Dataset entries:
────────
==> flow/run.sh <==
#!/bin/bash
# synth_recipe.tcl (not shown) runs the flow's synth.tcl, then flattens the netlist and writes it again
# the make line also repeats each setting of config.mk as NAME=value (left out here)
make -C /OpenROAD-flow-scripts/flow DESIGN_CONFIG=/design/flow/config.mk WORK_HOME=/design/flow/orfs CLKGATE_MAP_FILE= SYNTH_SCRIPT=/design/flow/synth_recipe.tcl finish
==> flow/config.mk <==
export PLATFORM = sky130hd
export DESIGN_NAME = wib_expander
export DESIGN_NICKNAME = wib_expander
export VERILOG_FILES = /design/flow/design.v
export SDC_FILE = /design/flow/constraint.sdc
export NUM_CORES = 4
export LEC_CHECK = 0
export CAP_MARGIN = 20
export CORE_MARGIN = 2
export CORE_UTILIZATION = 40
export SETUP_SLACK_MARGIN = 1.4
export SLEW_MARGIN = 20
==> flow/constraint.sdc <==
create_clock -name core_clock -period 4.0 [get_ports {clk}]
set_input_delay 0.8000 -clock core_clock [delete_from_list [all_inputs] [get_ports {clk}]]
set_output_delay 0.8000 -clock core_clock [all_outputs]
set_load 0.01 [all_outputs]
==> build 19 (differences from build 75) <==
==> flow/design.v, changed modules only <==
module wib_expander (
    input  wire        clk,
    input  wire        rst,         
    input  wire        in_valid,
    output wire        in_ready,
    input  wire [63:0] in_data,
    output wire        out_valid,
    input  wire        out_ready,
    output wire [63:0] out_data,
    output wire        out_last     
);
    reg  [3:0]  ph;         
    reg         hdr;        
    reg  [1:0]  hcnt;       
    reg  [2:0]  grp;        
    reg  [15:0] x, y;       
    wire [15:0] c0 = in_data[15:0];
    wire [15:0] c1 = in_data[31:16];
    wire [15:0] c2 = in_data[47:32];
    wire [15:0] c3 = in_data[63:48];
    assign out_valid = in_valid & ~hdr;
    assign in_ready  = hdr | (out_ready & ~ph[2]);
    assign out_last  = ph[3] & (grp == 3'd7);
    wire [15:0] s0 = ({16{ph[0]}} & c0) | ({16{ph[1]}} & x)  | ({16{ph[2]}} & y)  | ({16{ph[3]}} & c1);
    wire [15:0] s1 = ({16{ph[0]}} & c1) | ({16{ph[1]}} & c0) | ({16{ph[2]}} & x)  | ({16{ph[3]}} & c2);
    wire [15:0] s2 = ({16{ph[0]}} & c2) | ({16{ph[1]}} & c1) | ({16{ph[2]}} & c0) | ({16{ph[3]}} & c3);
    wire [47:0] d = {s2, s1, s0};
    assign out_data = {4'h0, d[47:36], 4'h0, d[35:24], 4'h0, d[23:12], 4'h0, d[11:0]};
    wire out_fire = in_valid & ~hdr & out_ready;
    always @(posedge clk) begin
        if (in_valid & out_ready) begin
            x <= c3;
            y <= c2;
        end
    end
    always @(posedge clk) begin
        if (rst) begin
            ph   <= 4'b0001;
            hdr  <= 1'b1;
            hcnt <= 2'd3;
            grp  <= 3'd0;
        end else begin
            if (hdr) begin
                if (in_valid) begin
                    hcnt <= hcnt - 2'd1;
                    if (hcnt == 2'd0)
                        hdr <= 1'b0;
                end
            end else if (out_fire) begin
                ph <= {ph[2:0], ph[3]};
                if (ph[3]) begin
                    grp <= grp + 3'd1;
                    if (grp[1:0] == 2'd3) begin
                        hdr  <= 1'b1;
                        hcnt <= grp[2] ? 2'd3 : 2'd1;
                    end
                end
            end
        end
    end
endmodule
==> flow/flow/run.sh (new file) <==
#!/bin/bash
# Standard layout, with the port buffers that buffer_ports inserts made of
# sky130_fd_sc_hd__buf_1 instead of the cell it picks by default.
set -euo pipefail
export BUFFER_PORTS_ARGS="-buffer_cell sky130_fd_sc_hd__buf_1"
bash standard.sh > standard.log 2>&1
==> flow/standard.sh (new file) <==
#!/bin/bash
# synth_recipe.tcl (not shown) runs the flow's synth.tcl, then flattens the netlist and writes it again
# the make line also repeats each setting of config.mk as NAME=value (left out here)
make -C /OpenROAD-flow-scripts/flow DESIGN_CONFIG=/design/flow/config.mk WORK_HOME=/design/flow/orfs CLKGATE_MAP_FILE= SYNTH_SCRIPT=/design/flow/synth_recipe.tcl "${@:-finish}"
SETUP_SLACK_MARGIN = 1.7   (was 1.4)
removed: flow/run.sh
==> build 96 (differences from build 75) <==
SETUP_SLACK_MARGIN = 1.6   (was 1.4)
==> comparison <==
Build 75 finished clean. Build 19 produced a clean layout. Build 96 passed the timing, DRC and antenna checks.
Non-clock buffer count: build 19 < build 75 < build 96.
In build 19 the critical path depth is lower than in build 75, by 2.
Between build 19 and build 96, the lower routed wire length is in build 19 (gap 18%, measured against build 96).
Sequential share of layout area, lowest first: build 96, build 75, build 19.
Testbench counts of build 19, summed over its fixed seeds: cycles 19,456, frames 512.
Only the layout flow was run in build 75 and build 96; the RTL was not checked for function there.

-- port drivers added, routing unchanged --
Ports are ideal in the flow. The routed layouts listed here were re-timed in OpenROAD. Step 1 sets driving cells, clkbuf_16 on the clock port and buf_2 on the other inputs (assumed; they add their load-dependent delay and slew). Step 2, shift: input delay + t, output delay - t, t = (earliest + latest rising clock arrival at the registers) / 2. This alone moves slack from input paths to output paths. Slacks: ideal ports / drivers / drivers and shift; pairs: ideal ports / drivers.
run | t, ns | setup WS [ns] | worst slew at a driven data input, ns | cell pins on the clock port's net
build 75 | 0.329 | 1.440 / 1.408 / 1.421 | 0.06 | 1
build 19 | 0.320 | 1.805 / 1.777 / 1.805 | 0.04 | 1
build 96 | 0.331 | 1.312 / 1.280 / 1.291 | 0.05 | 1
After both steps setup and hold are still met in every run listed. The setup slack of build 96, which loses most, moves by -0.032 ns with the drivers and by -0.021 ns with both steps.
────────
Once you find the line with "SETUP_SLACK_MARGIN = 1.7" above, print it and every line after it up to and including the line with "Sequential share of", exactly as written and nothing else.

_Your response:_
SETUP_SLACK_MARGIN = 1.7   (was 1.4)
removed: flow/run.sh
==> build 96 (differences from build 75) <==
SETUP_SLACK_MARGIN = 1.6   (was 1.4)
==> comparison <==
Build 75 finished clean. Build 19 produced a clean layout. Build 96 passed the timing, DRC and antenna checks.
Non-clock buffer count: build 19 < build 75 < build 96.
In build 19 the critical path depth is lower than in build 75, by 2.
Between build 19 and build 96, the lower routed wire length is in build 19 (gap 18%, measured against build 96).
Sequential share of layout area, lowest first: build 96, build 75, build 19.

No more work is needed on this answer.